Changed samples from the perturbation analysis for the FordA dataset. The higher, the better. Saliency and KernelSHAP as winners, with Occlusion behind.

Fig. 7.
figure 7

Changed samples from the perturbation analysis for the FordB dataset. The higher, the better. KernelSHAP is the winner, and Saliency is behind.

Fig. 8.
figure 8

Changed samples from the perturbation analysis for the FordB dataset. The higher, the better. KernelSHAP is the winner, and DeepLIFT and IntegratedGradients are behind on different perturbation strategies.

6 Conclusion and Future Work

After reviewing related work, we presented an in-depth analysis of perturbation strategies for attributions on time series. With the analysis, we dug into a CNN trained on time series classification to investigate attributions, perturbation strategies, and shortcuts the network learned. We presented our results in perturbation analysis cards to enable users to analyze the results in detail by inspecting the aggregated data in visualizations and comparing them easily with other techniques based on the provided cards. We identified SHAP as a suitable method to generate working attributions in all experimented datasets. Other gradient-based methods also work quite well but do not perform as well as, e.g., KernelSHAP. However, depending on the perturbation strategy, the best working attribution technique changes quite drastically also for some techniques. We advise not only focusing on a single strategy but to using multiple strategies and aggregating the results of these, and looking at the distribution of the skewness to enhance the comparability. In our experiments, we also found a shortcut or spurious correlation for the FordB dataset, which our model learned to classify one class and to classify everything else as the other class.

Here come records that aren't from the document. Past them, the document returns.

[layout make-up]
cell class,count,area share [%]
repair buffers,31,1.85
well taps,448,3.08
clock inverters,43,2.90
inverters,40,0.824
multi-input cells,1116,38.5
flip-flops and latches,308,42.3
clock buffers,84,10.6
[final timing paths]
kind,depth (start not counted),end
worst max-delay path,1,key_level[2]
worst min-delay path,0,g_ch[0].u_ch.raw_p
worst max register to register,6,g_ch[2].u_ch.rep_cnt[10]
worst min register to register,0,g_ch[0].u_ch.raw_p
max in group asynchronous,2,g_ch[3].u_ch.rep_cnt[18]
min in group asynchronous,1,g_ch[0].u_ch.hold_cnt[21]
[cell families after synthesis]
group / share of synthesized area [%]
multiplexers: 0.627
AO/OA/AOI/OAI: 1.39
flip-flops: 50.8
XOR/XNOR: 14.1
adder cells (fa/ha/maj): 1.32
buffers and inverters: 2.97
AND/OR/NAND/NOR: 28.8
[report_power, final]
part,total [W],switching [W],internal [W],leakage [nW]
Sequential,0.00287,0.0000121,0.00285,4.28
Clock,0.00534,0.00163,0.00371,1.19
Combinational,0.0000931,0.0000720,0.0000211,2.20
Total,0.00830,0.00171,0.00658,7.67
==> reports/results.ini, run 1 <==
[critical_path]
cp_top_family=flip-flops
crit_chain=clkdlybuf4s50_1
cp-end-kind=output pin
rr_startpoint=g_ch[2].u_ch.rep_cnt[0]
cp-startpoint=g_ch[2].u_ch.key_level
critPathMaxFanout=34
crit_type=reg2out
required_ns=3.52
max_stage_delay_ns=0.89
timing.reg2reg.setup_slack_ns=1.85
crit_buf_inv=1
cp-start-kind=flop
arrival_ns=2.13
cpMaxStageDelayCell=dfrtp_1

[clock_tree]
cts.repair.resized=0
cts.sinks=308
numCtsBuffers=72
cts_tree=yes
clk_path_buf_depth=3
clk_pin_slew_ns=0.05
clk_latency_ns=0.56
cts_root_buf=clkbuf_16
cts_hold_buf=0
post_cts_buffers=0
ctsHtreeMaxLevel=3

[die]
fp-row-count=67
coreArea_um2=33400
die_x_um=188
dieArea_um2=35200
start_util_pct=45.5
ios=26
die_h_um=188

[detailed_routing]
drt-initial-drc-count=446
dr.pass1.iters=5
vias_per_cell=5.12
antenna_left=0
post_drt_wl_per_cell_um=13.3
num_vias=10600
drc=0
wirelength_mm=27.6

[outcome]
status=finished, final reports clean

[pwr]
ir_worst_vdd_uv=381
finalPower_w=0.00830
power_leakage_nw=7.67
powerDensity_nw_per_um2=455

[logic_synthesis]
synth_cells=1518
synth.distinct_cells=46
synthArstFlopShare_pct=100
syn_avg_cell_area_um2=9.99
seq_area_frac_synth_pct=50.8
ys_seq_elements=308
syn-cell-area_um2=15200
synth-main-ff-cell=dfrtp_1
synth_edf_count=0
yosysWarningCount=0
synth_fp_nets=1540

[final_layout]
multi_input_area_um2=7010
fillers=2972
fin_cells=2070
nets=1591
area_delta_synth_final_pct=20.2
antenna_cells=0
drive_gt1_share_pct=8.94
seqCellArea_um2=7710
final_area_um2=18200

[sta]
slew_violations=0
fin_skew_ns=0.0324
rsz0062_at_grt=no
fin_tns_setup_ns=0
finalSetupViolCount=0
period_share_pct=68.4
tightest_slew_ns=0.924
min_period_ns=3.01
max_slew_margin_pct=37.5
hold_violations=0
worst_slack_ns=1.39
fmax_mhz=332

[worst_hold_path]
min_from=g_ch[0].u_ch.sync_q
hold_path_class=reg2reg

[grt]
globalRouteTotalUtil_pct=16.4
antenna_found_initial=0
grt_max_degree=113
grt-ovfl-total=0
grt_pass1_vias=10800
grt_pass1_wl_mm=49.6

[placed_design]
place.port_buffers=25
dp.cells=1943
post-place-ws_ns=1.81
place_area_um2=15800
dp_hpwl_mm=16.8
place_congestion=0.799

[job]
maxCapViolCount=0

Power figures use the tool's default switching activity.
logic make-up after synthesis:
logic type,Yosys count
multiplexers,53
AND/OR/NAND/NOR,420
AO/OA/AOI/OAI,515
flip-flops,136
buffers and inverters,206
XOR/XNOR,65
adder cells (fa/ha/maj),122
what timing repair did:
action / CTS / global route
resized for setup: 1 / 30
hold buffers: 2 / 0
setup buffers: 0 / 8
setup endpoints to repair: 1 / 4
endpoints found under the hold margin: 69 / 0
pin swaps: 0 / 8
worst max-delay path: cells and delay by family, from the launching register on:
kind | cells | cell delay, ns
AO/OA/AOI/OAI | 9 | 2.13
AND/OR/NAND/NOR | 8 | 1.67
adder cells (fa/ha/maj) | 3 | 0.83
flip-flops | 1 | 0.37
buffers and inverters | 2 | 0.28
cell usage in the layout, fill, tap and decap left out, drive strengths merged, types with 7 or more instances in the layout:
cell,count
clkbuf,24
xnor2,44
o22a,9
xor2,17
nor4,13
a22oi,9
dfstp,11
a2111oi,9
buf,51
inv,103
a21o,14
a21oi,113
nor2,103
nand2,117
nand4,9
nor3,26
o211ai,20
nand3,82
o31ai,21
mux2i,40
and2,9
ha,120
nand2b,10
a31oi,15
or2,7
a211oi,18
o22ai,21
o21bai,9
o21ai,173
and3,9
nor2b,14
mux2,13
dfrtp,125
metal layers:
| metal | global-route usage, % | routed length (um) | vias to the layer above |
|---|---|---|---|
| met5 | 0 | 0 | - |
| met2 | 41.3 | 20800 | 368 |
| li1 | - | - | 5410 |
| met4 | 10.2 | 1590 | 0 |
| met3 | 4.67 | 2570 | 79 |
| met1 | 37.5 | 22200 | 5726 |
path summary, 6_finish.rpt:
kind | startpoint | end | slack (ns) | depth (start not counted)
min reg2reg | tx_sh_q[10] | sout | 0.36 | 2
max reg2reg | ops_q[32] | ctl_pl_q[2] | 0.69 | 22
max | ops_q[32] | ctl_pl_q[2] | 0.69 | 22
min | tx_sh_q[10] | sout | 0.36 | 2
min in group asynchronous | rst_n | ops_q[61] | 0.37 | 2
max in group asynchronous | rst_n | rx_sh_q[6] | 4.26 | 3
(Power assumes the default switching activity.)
`config.mk`:
```
export PLATFORM = sky130hd
export DESIGN_NAME = jtag_tap_sampled_flat
export DESIGN_NICKNAME = d
export VERILOG_FILES = /design/src/rtl/tap_pkg.sv /design/src/rtl/jtag_tap_sampled_if.sv /design/src/rtl/jtag_sync.sv /design/src/rtl/jtag_tap_sampled.sv /design/src/flat_wrapper.sv
export SDC_FILE = /design/constraint.sdc
export NUM_CORES = 1
export LEC_CHECK = 0
export CORE_UTILIZATION = 30
export DETAILED_ROUTE_END_ITERATION = 12
export HOLD_SLACK_MARGIN = 0.12
export PLACE_DENSITY = 0.53
export SYNTH_ARGS = -nofsm -noshare
export SYNTH_HDL_FRONTEND = slang
export SYNTH_SLANG_ARGS = --single-unit
```
`constraint.sdc`:
```
create_clock -name clk -period 1.6 [get_ports clk]
set_input_delay 0.32 -clock clk [delete_from_list [all_inputs] [get_ports clk]]
set_output_delay 0.32 -clock clk [all_outputs]
set_load 0.02 [all_outputs]
```
`src/rtl/tap_pkg.sv`:
```
// tap_pkg: shared types and helpers for the sampled JTAG TAP.
//   tap_state_e : 16 TAP controller states in the IEEE 1149.1 encoding
//   IR_BYPASS / IR_IDCODE : instruction codes decoded inside the TAP
//   tap_next()  : TAP state transition for one tck rise
package tap_pkg;

   typedef enum logic [3:0] {
      EX2_DR = 4'h0, EX1_DR = 4'h1, SH_DR  = 4'h2, PAU_DR = 4'h3,
      SEL_IR = 4'h4, UPD_DR = 4'h5, CAP_DR = 4'h6, SEL_DR = 4'h7,
      EX2_IR = 4'h8, EX1_IR = 4'h9, SH_IR  = 4'hA, PAU_IR = 4'hB,
      RTI    = 4'hC, UPD_IR = 4'hD, CAP_IR = 4'hE, TLR    = 4'hF
   } tap_state_e;

   localparam logic [4:0] IR_BYPASS = 5'h1F;
   localparam logic [4:0] IR_IDCODE = 5'h01;

   function automatic tap_state_e tap_next(input tap_state_e s, input logic tms);
      tap_state_e n;
      case (s)
         TLR:     n = tms ? TLR    : RTI;
         RTI:     n = tms ? SEL_DR : RTI;
         SEL_DR:  n = tms ? SEL_IR : CAP_DR;
         CAP_DR:  n = tms ? EX1_DR : SH_DR;
         SH_DR:   n = tms ? EX1_DR : SH_DR;
         EX1_DR:  n = tms ? UPD_DR : PAU_DR;
         PAU_DR:  n = tms ? EX2_DR : PAU_DR;
         EX2_DR:  n = tms ? UPD_DR : SH_DR;
         UPD_DR:  n = tms ? SEL_DR : RTI;
         SEL_IR:  n = tms ? TLR    : CAP_IR;
         CAP_IR:  n = tms ? EX1_IR : SH_IR;
         SH_IR:   n = tms ? EX1_IR : SH_IR;
         EX1_IR:  n = tms ? UPD_IR : PAU_IR;
         PAU_IR:  n = tms ? EX2_IR : PAU_IR;
         EX2_IR:  n = tms ? UPD_IR : SH_IR;
         UPD_IR:  n = tms ? SEL_DR : RTI;
         default: n = TLR;
      endcase
      return n;
   endfunction

endpackage

```
`src/rtl/jtag_tap_sampled_if.sv`:
```
// jtag_tap_sampled_if: JTAG pins plus the external data-register strobe bus.
//   master : the pin driver / external DR side (drives tck/tms/tdi/trst, dr_tdo)
//   slave  : the TAP controller
interface jtag_tap_sampled_if #(
   parameter int unsigned IR_WIDTH = 5
);
   logic                tck, tms, tdi, trst;
   logic                tdo, tdo_en;
   logic [IR_WIDTH-1:0] ir_out;
   logic [3:0]          tap_state;
   logic                dr_capture, dr_shift, dr_update, dr_tdi, dr_tdo;

   modport master (
      output tck, tms, tdi, trst, dr_tdo,
      input  tdo, tdo_en, ir_out, tap_state, dr_capture, dr_shift, dr_update, dr_tdi
   );

   modport slave (
      input  tck, tms, tdi, trst, dr_tdo,
      output tdo, tdo_en, ir_out, tap_state, dr_capture, dr_shift, dr_update, dr_tdi
   );
endinterface

```
`src/rtl/jtag_sync.sv`:
```
// jtag_sync: STAGES-deep synchronizer for one asynchronous input, plus a
// rise/fall detector on the synchronized level (one extra flop).
//   clk, rst : core clock, synchronous active-high reset
//   d        : asynchronous input
//   q        : synchronized level
//   rise/fall: one-clk pulses on synchronized 0->1 / 1->0
// STAGES must be at least 2.
module jtag_sync #(
   parameter int unsigned STAGES = 2
) (
   input  logic clk,
   input  logic rst,
   input  logic d,
   output logic q,
   output logic rise,
   output logic fall
);
   logic [STAGES-1:0] sync_q, sync_d;
   logic              prev_q, prev_d;

   always_comb begin
      sync_d = {sync_q[STAGES-2:0], d};
      prev_d = sync_q[STAGES-1];
   end

   always_ff @(posedge clk) begin
      if (rst) begin
         sync_q <= '0;
         prev_q <= 1'b0;
      end else begin
         sync_q <= sync_d;
         prev_q <= prev_d;
      end
   end

   assign q    = sync_q[STAGES-1];
   assign rise = q & ~prev_q;
   assign fall = ~q & prev_q;
endmodule

```
`src/rtl/jtag_tap_sampled.sv`:
```
// jtag_tap_sampled: IEEE 1149.1 TAP controller oversampling tck in the clk
// domain. IR, BYPASS and IDCODE live here; every other instruction is handed
// to an external data register via one-clk capture/shift/update strobes.
//   clk, rst : core clock, synchronous active-high reset
//   bus      : slave side of jtag_tap_sampled_if (pins, status, DR strobes)
// tck high and low phases must each last at least SYNC_STAGES+1 clk.
module jtag_tap_sampled
   import tap_pkg::*;
#(
   parameter int unsigned IR_WIDTH    = 5,
   parameter logic [31:0] IDCODE_VAL  = 32'h1BEEF001,
   parameter int unsigned SYNC_STAGES = 2
) (
   input  logic                    clk,
   input  logic                    rst,
   jtag_tap_sampled_if.slave       bus
);
   localparam int unsigned PIN_TCK = 0, PIN_TMS = 1, PIN_TDI = 2, PIN_TRST = 3;

   logic [3:0] pin_in, pin_s, pin_rise, pin_fall;

   assign pin_in = {bus.trst, bus.tdi, bus.tms, bus.tck};

   // Synchronizers run on rst only, so the trst path keeps working while
   // the TAP itself is held in reset.
   for (genvar g = 0; g < 4; g++) begin : g_sync
      jtag_sync #(.STAGES(SYNC_STAGES)) u_sync (
         .clk  (clk),
         .rst  (rst),
         .d    (pin_in[g]),
         .q    (pin_s[g]),
         .rise (pin_rise[g]),
         .fall (pin_fall[g])
      );
   end

   // Only tck's edges matter; the tck level itself is not needed.
   logic unused_sync;
   assign unused_sync = ^{pin_s[PIN_TCK], pin_rise[3:1], pin_fall[3:1]};

   logic tck_rise, tck_fall, tms_s, tdi_s, tap_rst;
   assign tck_rise = pin_rise[PIN_TCK];
   assign tck_fall = pin_fall[PIN_TCK];
   assign tms_s    = pin_s[PIN_TMS];
   assign tdi_s    = pin_s[PIN_TDI];
   assign tap_rst  = rst | pin_s[PIN_TRST];

   tap_state_e          state_q, state_d;
   logic [IR_WIDTH-1:0] ir_sr_q, ir_sr_d, ir_out_q, ir_out_d;
   logic [31:0]         id_sr_q, id_sr_d;
   logic                byp_q, byp_d, tdo_q, tdo_d, tdo_en_q, tdo_en_d;
   logic                dr_capture_q, dr_capture_d, dr_shift_q, dr_shift_d;
   logic                dr_update_q, dr_update_d, dr_tdi_q, dr_tdi_d;

   logic is_idc, is_byp, is_ext;
   assign is_idc = (ir_out_q == IR_WIDTH'(IR_IDCODE));
   assign is_byp = (ir_out_q == IR_WIDTH'(IR_BYPASS));
   assign is_ext = ~is_idc & ~is_byp;

   always_comb begin
      state_d      = state_q;
      ir_sr_d      = ir_sr_q;
      ir_out_d     = ir_out_q;
      id_sr_d      = id_sr_q;
      byp_d        = byp_q;
      tdo_d        = tdo_q;
      tdo_en_d     = tdo_en_q;
      dr_capture_d = 1'b0;
      dr_shift_d   = 1'b0;
      dr_update_d  = 1'b0;
      dr_tdi_d     = dr_tdi_q;

      if (tck_rise) begin
         // Actions belong to the state we are leaving.
         state_d = tap_next(state_q, tms_s);
         case (state_q)
            CAP_IR: ir_sr_d = IR_WIDTH'(2'b01);
            SH_IR:  ir_sr_d = {tdi_s, ir_sr_q[IR_WIDTH-1:1]};
            CAP_DR: begin
               if (is_idc)      id_sr_d      = IDCODE_VAL;
               else if (is_byp) byp_d        = 1'b0;
               else             dr_capture_d = 1'b1;
            end
            SH_DR: begin
               if (is_idc)      id_sr_d = {tdi_s, id_sr_q[31:1]};
               else if (is_byp) byp_d   = tdi_s;
               else begin
                  dr_shift_d = 1'b1;
                  dr_tdi_d   = tdi_s;
               end
            end
            default: ;
         endcase
      end else if (tck_fall) begin
         if (state_q == UPD_IR) ir_out_d = ir_sr_q;
         if (state_q == UPD_DR && is_ext) dr_update_d = 1'b1;
         case (state_q)
            SH_IR:   tdo_d = ir_sr_q[0];
            SH_DR:   tdo_d = is_idc ? id_sr_q[0] : (is_byp ? byp_q : bus.dr_tdo);
            default: tdo_d = 1'b0;
         endcase
         tdo_en_d = (state_q == SH_IR) || (state_q == SH_DR);
      end

      if (state_q == TLR) ir_out_d = IR_WIDTH'(IR_IDCODE);
   end

   always_ff @(posedge clk) begin
      if (tap_rst) begin
         state_q      <= TLR;
         ir_sr_q      <= '0;
         ir_out_q     <= IR_WIDTH'(IR_IDCODE);
         id_sr_q      <= '0;
         byp_q        <= 1'b0;
         tdo_q        <= 1'b0;
         tdo_en_q     <= 1'b0;
         dr_capture_q <= 1'b0;
         dr_shift_q   <= 1'b0;
         dr_update_q  <= 1'b0;
         dr_tdi_q     <= 1'b0;
      end else begin
         state_q      <= state_d;
         ir_sr_q      <= ir_sr_d;
         ir_out_q     <= ir_out_d;
         id_sr_q      <= id_sr_d;
         byp_q        <= byp_d;
         tdo_q        <= tdo_d;
         tdo_en_q     <= tdo_en_d;
         dr_capture_q <= dr_capture_d;
         dr_shift_q   <= dr_shift_d;
         dr_update_q  <= dr_update_d;
         dr_tdi_q     <= dr_tdi_d;
      end
   end

   assign bus.tdo        = tdo_q;
   assign bus.tdo_en     = tdo_en_q;
   assign bus.ir_out     = ir_out_q;
   assign bus.tap_state  = state_q;
   assign bus.dr_capture = dr_capture_q;
   assign bus.dr_shift   = dr_shift_q;
   assign bus.dr_update  = dr_update_q;
   assign bus.dr_tdi     = dr_tdi_q;
endmodule

```
`src/flat_wrapper.sv`:
```
// flat-port wrapper written by rule: the top's interface ports become plain ports
module jtag_tap_sampled_flat import tap_pkg::*;
#(
   parameter int unsigned IR_WIDTH    = 5,
   parameter logic [31:0] IDCODE_VAL  = 32'h1BEEF001,
   parameter int unsigned SYNC_STAGES = 2
)
  (clk, rst, bus_tck, bus_tms, bus_tdi, bus_trst, bus_dr_tdo, bus_tdo, bus_tdo_en, bus_ir_out, bus_tap_state, bus_dr_capture, bus_dr_shift, bus_dr_update, bus_dr_tdi);
  jtag_tap_sampled_if #(.IR_WIDTH(IR_WIDTH)) bus_i ();
  input  logic clk;
  input  logic rst;
  input wire logic [$bits(bus_i.tck)-1:0] bus_tck;
  input wire logic [$bits(bus_i.tms)-1:0] bus_tms;
  input wire logic [$bits(bus_i.tdi)-1:0] bus_tdi;
  input wire logic [$bits(bus_i.trst)-1:0] bus_trst;
  input wire logic [$bits(bus_i.dr_tdo)-1:0] bus_dr_tdo;
  output wire logic [$bits(bus_i.tdo)-1:0] bus_tdo;
  output wire logic [$bits(bus_i.tdo_en)-1:0] bus_tdo_en;
  output wire logic [$bits(bus_i.ir_out)-1:0] bus_ir_out;
  output wire logic [$bits(bus_i.tap_state)-1:0] bus_tap_state;
  output wire logic [$bits(bus_i.dr_capture)-1:0] bus_dr_capture;
  output wire logic [$bits(bus_i.dr_shift)-1:0] bus_dr_shift;
  output wire logic [$bits(bus_i.dr_update)-1:0] bus_dr_update;
  output wire logic [$bits(bus_i.dr_tdi)-1:0] bus_dr_tdi;
  assign bus_i.tck = bus_tck;
  assign bus_i.tms = bus_tms;
  assign bus_i.tdi = bus_tdi;
  assign bus_i.trst = bus_trst;
  assign bus_i.dr_tdo = bus_dr_tdo;
  assign bus_tdo = bus_i.tdo;
  assign bus_tdo_en = bus_i.tdo_en;
  assign bus_ir_out = bus_i.ir_out;
  assign bus_tap_state = bus_i.tap_state;
  assign bus_dr_capture = bus_i.dr_capture;
  assign bus_dr_shift = bus_i.dr_shift;
  assign bus_dr_update = bus_i.dr_update;
  assign bus_dr_tdi = bus_i.dr_tdi;
  jtag_tap_sampled #(.IR_WIDTH(IR_WIDTH), .IDCODE_VAL(IDCODE_VAL), .SYNC_STAGES(SYNC_STAGES)) u_core (.clk(clk), .rst(rst), .bus(bus_i));
endmodule
```
==> metrics.txt <==
result of the run=completed; area of the multi-input gates=1156 sq um; Residual DRC=0; EDFF count, synth=0; WL final=5.160 mm; leakage component of the power=0.001096 uW; sequential cell area in the final layout=1244 sq um; worst-path cell chain=clkdlybuf4s50_1; total global routing overflow=0; critical path fanouts, max=1; Std-Cell Core Area=7888 sq um; CP Class=flop to primary output; yosys synthesis warning count=0; Total Neg Setup Slack=0 ns; unrepaired setup endpoints after global routing=true; wire length of the first global-routing pass=8.935 mm; endpoints failing setup=0; number of buffers created by CTS=9; maximum clock frequency=0.6432 GHz; Antenna Violating Nets Remaining=0; max-capacitance violation count=0; NumNets Final=323; post-detailed-route wirelength per cell=12.26 um; worst slew pin tran=0.3903 ns; critical path buffer and inverter count=1; deepest clock path buffer count=2; total number of H-tree levels=3; number of standard cells after synthesis=281; synthesized netlist net count=288; class of the worst hold path=flop to flop; count of state elements after synthesis=62; number of gates on the worst path with buffers counted=1; DP HPWL=3.189 mm; height of the die=93.29 um; primary flip-flop cell chosen by synthesis mapping=sky130_fd_sc_hd__dfxtp_1; hold violation count in the final report=0; maximum number of pins on one net before global-route repair=39; maximum resistive drop on vdd=0.3114 mV; shortest clock period the worst path allows after layout=1.555 ns; Top Ports=22; final slew viol count=0; fraction of final layout cells with drive strength greater than 1=17.55%; die extent in x=93.29 um; final cell count without fillers=421; overall routing resource usage=13.29%; antenna diode count=0; via count of the first global-routing pass=1930; portion of the post-synthesis area used by sequential elements=49.65%; Worst-Skew Late Latency=0.34 ns; combined area of all synthesized cells=2500 sq um; routability-driven placement congestion ratio=0.7236; Top Family by Delay on Critical Path=buffers and inverters; initial cell density of the core=31.69%; crit share post-route=97.17%; TritonCTS Sinks=62; worst endpoint required time=1.28 ns; Worst slew margin=73.98%; Die Outline Area=8702 sq um; clock input transition at the sequential cells of the worst setup and hold paths=0.06 ns; cell count of the worst reg-to-reg path=5; max incr delay on CP=0.59 ns; startpoint kind of the worst setup timing path=flop; post-synthesis async set-or-reset flop share=0%; critical path's slowest cell=sky130_fd_sc_hd__clkdlybuf4s50_1; drt initial violations=108; type of element capturing the critical path=primary output; pwr dens=938.4 nW/um^2; clock root buffer=sky130_fd_sc_hd__clkbuf_8; count of port buffers added during placement=21; initial antenna violation count=0; clock tree skew after final layout=0.008924 ns; cell depth of the worst min-delay path=1; clock tree from TritonCTS=done; number of vias per cell=4.865; Row Count=32; number of different library cells in the post-synthesis netlist=44; Filler Cell Count=776; Area Growth Syn to Fin=25.18%; number of detailed-route iterations in the first pass=4; number of placed cells counting well taps=402; Avg Synthesized Cell Area=8.896 sq um; number of vias in the routed layout=2048; data arrival time of the worst path=1.23 ns
==> per-stage QoR <==
| step | utilization [%] | power (uW) | cell area, sq um | setup WS (ns) | hold slack, ns |
|---|---|---|---|---|---|
| after floorplan | - | 1677 | 2500 | 0.02913 | 0.3916 |
| after global placement | 36.66 | 1733 | 2892 | -0.07646 | 0.4239 |
| after detailed placement | 36.66 | 1734 | 2892 | -0.08178 | 0.4278 |
| after CTS | 38.67 | 2967 | 3050 | 0.02458 | 0.4429 |
| after global routing | 39.67 | 3065 | 3129 | -0.04632 | 0.4640 |
| final | 39.67 | 2936 | 3129 | 0.04522 | 0.4357 |
==> synthesized netlist by cell type, drive strengths merged (2+ instances only) <==
cell	count	share of area, %
and2	2	0.50
nand4	2	0.50
nor2b	14	3.5
nand4b	2	1.3
dfxtp	62	50
nand2b	4	1.0
or2	2	0.50
nand3	17	3.4
a21oi	28	5.6
nor2	25	3.8
a31oi	2	0.50
buf	12	3.6
mux2i	6	2.4
clkbuf	11	2.1
nor4	2	1.1
or3b	4	1.4
nor3	36	7.4
and4	3	1.1
nor3b	2	0.80
nand2	25	3.8
o21ai	5	1.0
==> power breakdown <==
group	switching, uW	total [uW]	internal [uW]
Clock	564	1230	670
Combinational	73.6	136	62.1
Sequential	9.56	1570	1560
Total	647	2940	2290
==> sequential cells by signal, indices dropped and copies added, names as in the netlist <==
| name | cells |
|---|---|
| u_core.id_sr_q | 32 |
| u_core.bus.dr_update | 1 |
| u_core.bus.tap_state | 4 |
| u_core.bus.tdo_en | 1 |
| u_core.ir_sr_q | 5 |
| u_core.g_sync.u_sync.sync_q | 8 |
| u_core.bus.dr_shift | 1 |
| u_core.bus.tdo | 1 |
| u_core.bus.dr_capture | 1 |
| u_core.g_sync.u_sync.prev_q | 1 |
| u_core.byp_q | 1 |
| u_core.bus.dr_tdi | 1 |
| u_core.bus.ir_out | 5 |
==> cells by family (layout without fill, tap and decap cells) <==
| group | count (synthesis) | in the layout | synth area share, % |
|---|---|---|---|
| AOI/OAI and AO/OA | 45 | 45 | 10.26 |
| buffers and inverters | 24 | 61 | 5.805 |
| DFF | 62 | 62 | 49.65 |
| muxes | 6 | 6 | 2.402 |
| and+or+nand+nor | 144 | 145 | 31.88 |
==> cell type report <==
class	count	area share, %
sequential	62	39.74
multi-input combinational	196	36.95
timing repair buffer	46	13.55
clock buffer	13	5.398
tap	102	4.078
clock inverter	1	0.1599
inverter	1	0.1200
==> layer usage <==
layer | up-vias | share of wire (%) | GRT usage [%]
met5 | - | 0 | 0
met4 | 0 | 2.4 | 8.846
met3 | 8 | 3.6 | 3.496
met2 | 33 | 42 | 19.36
met1 | 957 | 52 | 17.13
li1 | 1050 | - | -
==> cell usage in the layout (no fill, tap or decap), types with 2 or more instances in the layout <==
cell type,synthesis,final
sky130_fd_sc_hd__mux2i_1,6,6
sky130_fd_sc_hd__clkbuf_8,1,12
sky130_fd_sc_hd__buf_4,2,21
sky130_fd_sc_hd__dfxtp_1,62,60
sky130_fd_sc_hd__and2_1,2,2
sky130_fd_sc_hd__nor2_1,25,25
sky130_fd_sc_hd__or2_2,2,2
sky130_fd_sc_hd__a21oi_1,28,28
sky130_fd_sc_hd__nand3_1,17,17
sky130_fd_sc_hd__nand4_1,2,2
sky130_fd_sc_hd__a31oi_1,2,2
sky130_fd_sc_hd__nor2b_1,14,14
sky130_fd_sc_hd__o21ai_0,5,5
sky130_fd_sc_hd__nor3_1,35,30
sky130_fd_sc_hd__buf_12,0,3
sky130_fd_sc_hd__clkdlybuf4s50_1,0,9
sky130_fd_sc_hd__or3b_2,2,2
sky130_fd_sc_hd__nor3_2,1,6
sky130_fd_sc_hd__nand2b_1,4,4
sky130_fd_sc_hd__dfxtp_2,0,2
sky130_fd_sc_hd__dlygate4sd2_1,0,12
sky130_fd_sc_hd__nand2_1,25,25
sky130_fd_sc_hd__and4_1,3,2
sky130_fd_sc_hd__or3b_1,2,2
==> repair_timing <==
| action | CTS | global route |
|---|---|---|
| pin swaps | 0 | 4 |
| hold endpoints to repair | 0 | 0 |
| setup buffers | 0 | 4 |
| resized for setup | 12 | 9 |
| setup endpoints to repair | 12 | 33 |
| hold buffers | 0 | 0 |
| gates cloned | 0 | 1 |
==> path summary, 6_finish.rpt <==
| path | start | endpoint | slack (ns) |
|---|---|---|---|
| worst max-delay path | u_core.bus.dr_capture$_SDFF_PP0_ | bus_dr_capture | 0.05 |
| worst max register to register | u_core.bus.ir_out[4]$_SDFFE_PP0P_ | u_core.id_sr_q[21]$_SDFFE_PP0P_ | 0.10 |
| worst min register to register | u_core.g_sync[3].u_sync.sync_q[0]$_SDFF_PP0_ | u_core.g_sync[3].u_sync.sync_q[1]$_SDFF_PP0_ | 0.44 |
| worst min-delay path | u_core.g_sync[3].u_sync.sync_q[0]$_SDFF_PP0_ | u_core.g_sync[3].u_sync.sync_q[1]$_SDFF_PP0_ | 0.44 |
(Power assumes the default switching activity.)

Future Work – We want to extend the experiment to other attribution techniques and compare the results with the already collected experiment results. Also, we want to compare the attributions even in more detail by, e.g., aggregating the attributions and comparing them on a higher level to find matching patterns. Different trends and subsequences are further patterns to analyze to gain knowledge into the attribution techniques. With such an approach, we also want to include the local Lipschitz estimate [3] to rank consistent attributions higher. Last, we want to extend the Perturbation Effect Size [22] and use our gained knowledge to combine perturbation strategies, switching predictions, and distances to generate a measure to evaluate attributions on time series classification models more robust and fully automatically to make it easier for users to decide which attributions to use for explanations. We also want to enhance our perturbation analysis cards further to be more easily readable and comfortable for non-experts to be able to gain insights at a single glance.